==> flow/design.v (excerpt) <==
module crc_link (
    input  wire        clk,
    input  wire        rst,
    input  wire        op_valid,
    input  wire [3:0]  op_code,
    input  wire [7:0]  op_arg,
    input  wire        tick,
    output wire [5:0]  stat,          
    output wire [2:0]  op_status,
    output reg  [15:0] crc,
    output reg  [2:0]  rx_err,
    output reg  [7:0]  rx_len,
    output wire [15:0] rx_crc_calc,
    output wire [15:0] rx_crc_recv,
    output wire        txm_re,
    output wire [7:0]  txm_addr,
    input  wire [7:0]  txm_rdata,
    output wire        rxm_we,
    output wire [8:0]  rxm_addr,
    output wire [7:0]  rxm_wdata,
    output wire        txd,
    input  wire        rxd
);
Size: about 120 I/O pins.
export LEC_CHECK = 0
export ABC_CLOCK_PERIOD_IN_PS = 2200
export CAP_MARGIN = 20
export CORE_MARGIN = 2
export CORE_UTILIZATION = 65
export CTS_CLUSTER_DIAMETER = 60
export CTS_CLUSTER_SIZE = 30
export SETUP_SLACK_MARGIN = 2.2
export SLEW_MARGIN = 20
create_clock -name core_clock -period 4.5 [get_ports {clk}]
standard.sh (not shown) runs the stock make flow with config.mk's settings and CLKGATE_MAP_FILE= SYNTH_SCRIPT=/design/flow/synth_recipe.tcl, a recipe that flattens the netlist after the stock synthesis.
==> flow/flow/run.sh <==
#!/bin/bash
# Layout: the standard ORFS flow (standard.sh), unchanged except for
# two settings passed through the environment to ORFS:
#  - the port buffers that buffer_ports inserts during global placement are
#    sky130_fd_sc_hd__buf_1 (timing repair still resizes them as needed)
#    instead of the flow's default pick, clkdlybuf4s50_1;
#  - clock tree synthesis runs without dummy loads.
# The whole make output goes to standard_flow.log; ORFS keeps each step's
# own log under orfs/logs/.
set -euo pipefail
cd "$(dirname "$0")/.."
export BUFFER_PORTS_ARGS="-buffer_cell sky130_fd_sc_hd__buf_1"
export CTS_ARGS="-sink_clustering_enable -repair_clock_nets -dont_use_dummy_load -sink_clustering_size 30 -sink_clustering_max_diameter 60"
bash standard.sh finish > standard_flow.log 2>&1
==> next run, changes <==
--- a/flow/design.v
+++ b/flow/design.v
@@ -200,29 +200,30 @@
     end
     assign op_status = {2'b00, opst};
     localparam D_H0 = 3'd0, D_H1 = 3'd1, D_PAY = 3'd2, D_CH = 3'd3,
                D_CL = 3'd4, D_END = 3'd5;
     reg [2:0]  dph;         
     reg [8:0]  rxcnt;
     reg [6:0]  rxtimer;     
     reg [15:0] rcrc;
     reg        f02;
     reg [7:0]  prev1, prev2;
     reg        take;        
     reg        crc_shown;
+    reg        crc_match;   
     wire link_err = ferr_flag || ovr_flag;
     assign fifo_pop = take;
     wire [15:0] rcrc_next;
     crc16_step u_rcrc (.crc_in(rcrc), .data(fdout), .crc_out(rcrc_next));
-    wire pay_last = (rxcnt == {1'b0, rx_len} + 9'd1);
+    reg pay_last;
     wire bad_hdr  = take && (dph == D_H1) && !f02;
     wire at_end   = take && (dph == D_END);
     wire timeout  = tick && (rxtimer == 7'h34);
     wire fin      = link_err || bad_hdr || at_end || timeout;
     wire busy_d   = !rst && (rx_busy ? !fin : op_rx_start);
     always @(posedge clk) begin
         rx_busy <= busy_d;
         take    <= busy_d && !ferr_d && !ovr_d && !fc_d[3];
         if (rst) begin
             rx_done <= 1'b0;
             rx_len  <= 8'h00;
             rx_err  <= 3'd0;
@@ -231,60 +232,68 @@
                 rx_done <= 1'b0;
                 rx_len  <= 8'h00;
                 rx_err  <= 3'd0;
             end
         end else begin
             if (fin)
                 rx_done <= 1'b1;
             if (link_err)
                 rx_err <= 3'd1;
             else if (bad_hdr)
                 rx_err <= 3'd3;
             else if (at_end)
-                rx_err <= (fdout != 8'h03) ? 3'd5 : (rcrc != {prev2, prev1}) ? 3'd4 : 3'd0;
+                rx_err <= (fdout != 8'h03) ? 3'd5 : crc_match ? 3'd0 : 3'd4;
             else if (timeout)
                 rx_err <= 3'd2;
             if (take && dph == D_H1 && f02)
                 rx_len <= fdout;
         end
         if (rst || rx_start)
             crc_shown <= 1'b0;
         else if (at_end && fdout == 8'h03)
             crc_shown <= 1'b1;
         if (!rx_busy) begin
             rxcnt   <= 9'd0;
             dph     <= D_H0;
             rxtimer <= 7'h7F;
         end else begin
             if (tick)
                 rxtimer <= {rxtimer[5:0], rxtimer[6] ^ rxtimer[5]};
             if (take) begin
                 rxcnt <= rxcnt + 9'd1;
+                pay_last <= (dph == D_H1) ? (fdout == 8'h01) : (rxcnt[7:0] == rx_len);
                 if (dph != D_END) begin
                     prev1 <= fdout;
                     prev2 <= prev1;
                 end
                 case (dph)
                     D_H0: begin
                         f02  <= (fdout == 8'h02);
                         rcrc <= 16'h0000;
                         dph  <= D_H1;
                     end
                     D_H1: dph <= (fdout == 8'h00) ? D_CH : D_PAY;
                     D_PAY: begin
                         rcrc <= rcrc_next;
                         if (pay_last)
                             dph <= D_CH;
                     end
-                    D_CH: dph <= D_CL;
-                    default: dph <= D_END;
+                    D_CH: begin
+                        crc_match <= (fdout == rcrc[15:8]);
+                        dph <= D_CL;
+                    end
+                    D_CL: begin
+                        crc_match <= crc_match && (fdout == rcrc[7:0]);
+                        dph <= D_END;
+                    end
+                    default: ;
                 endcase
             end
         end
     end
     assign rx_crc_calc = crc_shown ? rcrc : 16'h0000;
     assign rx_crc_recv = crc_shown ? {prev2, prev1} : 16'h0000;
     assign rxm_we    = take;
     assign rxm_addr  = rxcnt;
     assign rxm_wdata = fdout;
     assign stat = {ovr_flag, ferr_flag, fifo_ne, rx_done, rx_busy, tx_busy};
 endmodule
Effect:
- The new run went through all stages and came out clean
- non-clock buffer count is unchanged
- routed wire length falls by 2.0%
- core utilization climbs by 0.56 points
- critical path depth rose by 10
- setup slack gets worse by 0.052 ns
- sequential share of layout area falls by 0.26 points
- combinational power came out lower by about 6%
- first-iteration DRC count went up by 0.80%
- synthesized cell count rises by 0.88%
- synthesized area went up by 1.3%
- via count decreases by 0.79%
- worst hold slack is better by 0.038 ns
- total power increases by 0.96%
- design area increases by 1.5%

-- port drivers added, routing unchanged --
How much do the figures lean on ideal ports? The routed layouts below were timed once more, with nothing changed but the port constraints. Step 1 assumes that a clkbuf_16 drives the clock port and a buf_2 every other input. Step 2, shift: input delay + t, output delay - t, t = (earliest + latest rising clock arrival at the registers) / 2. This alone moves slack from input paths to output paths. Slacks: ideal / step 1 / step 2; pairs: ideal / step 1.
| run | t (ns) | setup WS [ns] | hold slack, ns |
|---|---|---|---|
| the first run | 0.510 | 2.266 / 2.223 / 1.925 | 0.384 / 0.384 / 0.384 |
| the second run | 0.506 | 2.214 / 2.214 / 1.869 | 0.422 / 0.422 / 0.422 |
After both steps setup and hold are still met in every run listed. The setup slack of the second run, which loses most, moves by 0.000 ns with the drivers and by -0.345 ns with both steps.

• _WHAT IS EXPECTED_: The records above should be restated word for word, please.

• _RESPONSE BELOW_:
==> flow/design.v (excerpt) <==
module crc_link (
    input  wire        clk,
    input  wire        rst,
    input  wire        op_valid,
    input  wire [3:0]  op_code,
    input  wire [7:0]  op_arg,
    input  wire        tick,
    output wire [5:0]  stat,          
    output wire [2:0]  op_status,
    output reg  [15:0] crc,
    output reg  [2:0]  rx_err,
    output reg  [7:0]  rx_len,
    output wire [15:0] rx_crc_calc,
    output wire [15:0] rx_crc_recv,
    output wire        txm_re,
    output wire [7:0]  txm_addr,
    input  wire [7:0]  txm_rdata,
    output wire        rxm_we,
    output wire [8:0]  rxm_addr,
    output wire [7:0]  rxm_wdata,
    output wire        txd,
    input  wire        rxd
);
Size: about 120 I/O pins.
export LEC_CHECK = 0
export ABC_CLOCK_PERIOD_IN_PS = 2200
export CAP_MARGIN = 20
export CORE_MARGIN = 2
export CORE_UTILIZATION = 65
export CTS_CLUSTER_DIAMETER = 60
export CTS_CLUSTER_SIZE = 30
export SETUP_SLACK_MARGIN = 2.2
export SLEW_MARGIN = 20
create_clock -name core_clock -period 4.5 [get_ports {clk}]
standard.sh (not shown) runs the stock make flow with config.mk's settings and CLKGATE_MAP_FILE= SYNTH_SCRIPT=/design/flow/synth_recipe.tcl, a recipe that flattens the netlist after the stock synthesis.
==> flow/flow/run.sh <==
#!/bin/bash
# Layout: the standard ORFS flow (standard.sh), unchanged except for
# two settings passed through the environment to ORFS:
#  - the port buffers that buffer_ports inserts during global placement are
#    sky130_fd_sc_hd__buf_1 (timing repair still resizes them as needed)
#    instead of the flow's default pick, clkdlybuf4s50_1;
#  - clock tree synthesis runs without dummy loads.
# The whole make output goes to standard_flow.log; ORFS keeps each step's
# own log under orfs/logs/.
set -euo pipefail
cd "$(dirname "$0")/.."
export BUFFER_PORTS_ARGS="-buffer_cell sky130_fd_sc_hd__buf_1"
export CTS_ARGS="-sink_clustering_enable -repair_clock_nets -dont_use_dummy_load -sink_clustering_size 30 -sink_clustering_max_diameter 60"
bash standard.sh finish > standard_flow.log 2>&1
==> next run, changes <==
--- a/flow/design.v
+++ b/flow/design.v
@@ -200,29 +200,30 @@
     end
     assign op_status = {2'b00, opst};
     localparam D_H0 = 3'd0, D_H1 = 3'd1, D_PAY = 3'd2, D_CH = 3'd3,
                D_CL = 3'd4, D_END = 3'd5;
     reg [2:0]  dph;         
     reg [8:0]  rxcnt;
     reg [6:0]  rxtimer;     
     reg [15:0] rcrc;
     reg        f02;
     reg [7:0]  prev1, prev2;
     reg        take;        
     reg        crc_shown;
+    reg        crc_match;   
     wire link_err = ferr_flag || ovr_flag;
     assign fifo_pop = take;
     wire [15:0] rcrc_next;
     crc16_step u_rcrc (.crc_in(rcrc), .data(fdout), .crc_out(rcrc_next));
-    wire pay_last = (rxcnt == {1'b0, rx_len} + 9'd1);
+    reg pay_last;
     wire bad_hdr  = take && (dph == D_H1) && !f02;
     wire at_end   = take && (dph == D_END);
     wire timeout  = tick && (rxtimer == 7'h34);
     wire fin      = link_err || bad_hdr || at_end || timeout;
     wire busy_d   = !rst && (rx_busy ? !fin : op_rx_start);
     always @(posedge clk) begin
         rx_busy <= busy_d;
         take    <= busy_d && !ferr_d && !ovr_d && !fc_d[3];
         if (rst) begin
             rx_done <= 1'b0;
             rx_len  <= 8'h00;
             rx_err  <= 3'd0;
@@ -231,60 +232,68 @@
                 rx_done <= 1'b0;
                 rx_len  <= 8'h00;
                 rx_err  <= 3'd0;
             end
         end else begin
             if (fin)
                 rx_done <= 1'b1;
             if (link_err)
                 rx_err <= 3'd1;
             else if (bad_hdr)
                 rx_err <= 3'd3;
             else if (at_end)
-                rx_err <= (fdout != 8'h03) ? 3'd5 : (rcrc != {prev2, prev1}) ? 3'd4 : 3'd0;
+                rx_err <= (fdout != 8'h03) ? 3'd5 : crc_match ? 3'd0 : 3'd4;
             else if (timeout)
                 rx_err <= 3'd2;
             if (take && dph == D_H1 && f02)
                 rx_len <= fdout;
         end
         if (rst || rx_start)
             crc_shown <= 1'b0;
         else if (at_end && fdout == 8'h03)
             crc_shown <= 1'b1;
         if (!rx_busy) begin
             rxcnt   <= 9'd0;
             dph     <= D_H0;
             rxtimer <= 7'h7F;
         end else begin
             if (tick)
                 rxtimer <= {rxtimer[5:0], rxtimer[6] ^ rxtimer[5]};
             if (take) begin
                 rxcnt <= rxcnt + 9'd1;
+                pay_last <= (dph == D_H1) ? (fdout == 8'h01) : (rxcnt[7:0] == rx_len);
                 if (dph != D_END) begin
                     prev1 <= fdout;
                     prev2 <= prev1;
                 end
                 case (dph)
                     D_H0: begin
                         f02  <= (fdout == 8'h02);
                         rcrc <= 16'h0000;
                         dph  <= D_H1;
                     end
                     D_H1: dph <= (fdout == 8'h00) ? D_CH : D_PAY;
                     D_PAY: begin
                         rcrc <= rcrc_next;
                         if (pay_last)
                             dph <= D_CH;
                     end
-                    D_CH: dph <= D_CL;
-                    default: dph <= D_END;
+                    D_CH: begin
+                        crc_match <= (fdout == rcrc[15:8]);
+                        dph <= D_CL;
+                    end
+                    D_CL: begin
+                        crc_match <= crc_match && (fdout == rcrc[7:0]);
+                        dph <= D_END;
+                    end
+                    default: ;
                 endcase
             end
         end
     end
     assign rx_crc_calc = crc_shown ? rcrc : 16'h0000;
     assign rx_crc_recv = crc_shown ? {prev2, prev1} : 16'h0000;
     assign rxm_we    = take;
     assign rxm_addr  = rxcnt;
     assign rxm_wdata = fdout;
     assign stat = {ovr_flag, ferr_flag, fifo_ne, rx_done, rx_busy, tx_busy};
 endmodule
Effect:
- The new run went through all stages and came out clean
- non-clock buffer count is unchanged
- routed wire length falls by 2.0%
- core utilization climbs by 0.56 points
- critical path depth rose by 10
- setup slack gets worse by 0.052 ns
- sequential share of layout area falls by 0.26 points
- combinational power came out lower by about 6%
- first-iteration DRC count went up by 0.80%
- synthesized cell count rises by 0.88%
- synthesized area went up by 1.3%
- via count decreases by 0.79%
- worst hold slack is better by 0.038 ns
- total power increases by 0.96%
- design area increases by 1.5%

-- port drivers added, routing unchanged --
How much do the figures lean on ideal ports? The routed layouts below were timed once more, with nothing changed but the port constraints. Step 1 assumes that a clkbuf_16 drives the clock port and a buf_2 every other input. Step 2, shift: input delay + t, output delay - t, t = (earliest + latest rising clock arrival at the registers) / 2. This alone moves slack from input paths to output paths. Slacks: ideal / step 1 / step 2; pairs: ideal / step 1.
| run | t (ns) | setup WS [ns] | hold slack, ns |
|---|---|---|---|
| the first run | 0.510 | 2.266 / 2.223 / 1.925 | 0.384 / 0.384 / 0.384 |
| the second run | 0.506 | 2.214 / 2.214 / 1.869 | 0.422 / 0.422 / 0.422 |
After both steps setup and hold are still met in every run listed. The setup slack of the second run, which loses most, moves by 0.000 ns with the drivers and by -0.345 ns with both steps.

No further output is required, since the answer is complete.